L’ami. Cela est possible.

Socr. Si la vertu ne peut s’enseigner, il faut donc que les gens de bien le soient naturellement. Peut-être pourrons-nous le découvrir. Dis-moi, y a-t-il de bonnes natures de chevaux ?

L’ami. Oui, il y en a.

Socr. Mais il y a des hommes qui possèdent l’art de distinguer les bonnes natures de chevaux, tant à l’égard du corps pour la course qu’à l’égard du caractère, c’est-à-dire de leur courage et de leur mollesse.

L’ami.
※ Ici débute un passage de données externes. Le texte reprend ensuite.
From an optimization exercise on the open Yosys and OpenROAD flow, aimed at small area and a short achievable clock period; shortcuts taken in it are not production practice.
In this exercise RTL edits were held to simulation tests only and were not proved equivalent to the original.
Power is estimated from default activity; no workload was simulated.

==> design/flow/design.v <==
`timescale 1ns / 1ps
module testAdd(a_1,b_1,sum_1);
	input [63:0] a_1;
	input [63:0] b_1;
	output [63:0] sum_1;
	Add #(.WIDTH(64)) Add_1(a_1,b_1,sum_1);
endmodule
module Add #(parameter WIDTH = 64)(a,b,sum);
input [WIDTH-1:0] a;
input [WIDTH-1:0] b;
output [WIDTH-1:0] sum;
assign{sum} = b + a;
endmodule  
`timescale 1ns / 1ps
module testSub(a_1,b_1,diff_1);
	input [31:0] a_1;
	input [31:0] b_1;
	output [31:0] diff_1;
	Sub #(.WIDTH(32)) Sub_1(a_1,b_1,diff_1);
	endmodule
module Sub #(parameter WIDTH = 32) (a,b,diff);
input [WIDTH - 1: 0] a;
input [WIDTH - 1: 0] b;
output [WIDTH - 1: 0] diff;
	assign{diff} = a - b;
endmodule  
`timescale 1ns / 1ps
module testComp(a_1,b_1,eq_1,lt_1,gt_1);
	input [63:0] a_1;
	input [63:0] b_1;
	output    eq_1;
	output    lt_1;
	output    gt_1;
	Comp #(.WIDTH(64)) Comp_1(a_1,b_1,eq_1,lt_1,gt_1);
endmodule
module Comp #(parameter WIDTH = 64) (a, b, eq, lt, gt);
input [WIDTH - 1:0] a;
input [WIDTH - 1:0] b;
output reg   eq;
output reg   lt;
output reg   gt;
    always @* begin
      if (a<b) begin
        eq = 0;
        lt = 1;
        gt = 0;
      end
      else if (a==b) begin
        eq = 1;
        lt = 0;
        gt = 0;
      end
      else begin
        eq = 0;
        lt = 0;
        gt = 1;
      end
    end
endmodule  
`timescale 1ns / 1ps
module testMux2x1(a_1,b_1,sel_1,d_1);
	input [63:0] a_1;
	input [63:0] b_1;
	input [63:0] sel_1;
	output [63:0] d_1;
	Mux2x1 #(.WIDTH(64)) Mux2x1_1(a_1,b_1,sel_1,d_1);
endmodule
Oui.

Socr. Quel est cet art, quel nom lui donne-t-on ?

L’ami. L’art de l’écuyer.

Socr. Et pour les chiens, n’y a-t-il pas un art pareil de distinguer les bonnes natures des mauvaises ?

L’ami. Il y en a un.

Socr. Et lequel ?

L’ami. La cynégétique.

Socr. Nous avons aussi des gens qui essayent l’or et l’argent et en discernent la qualité.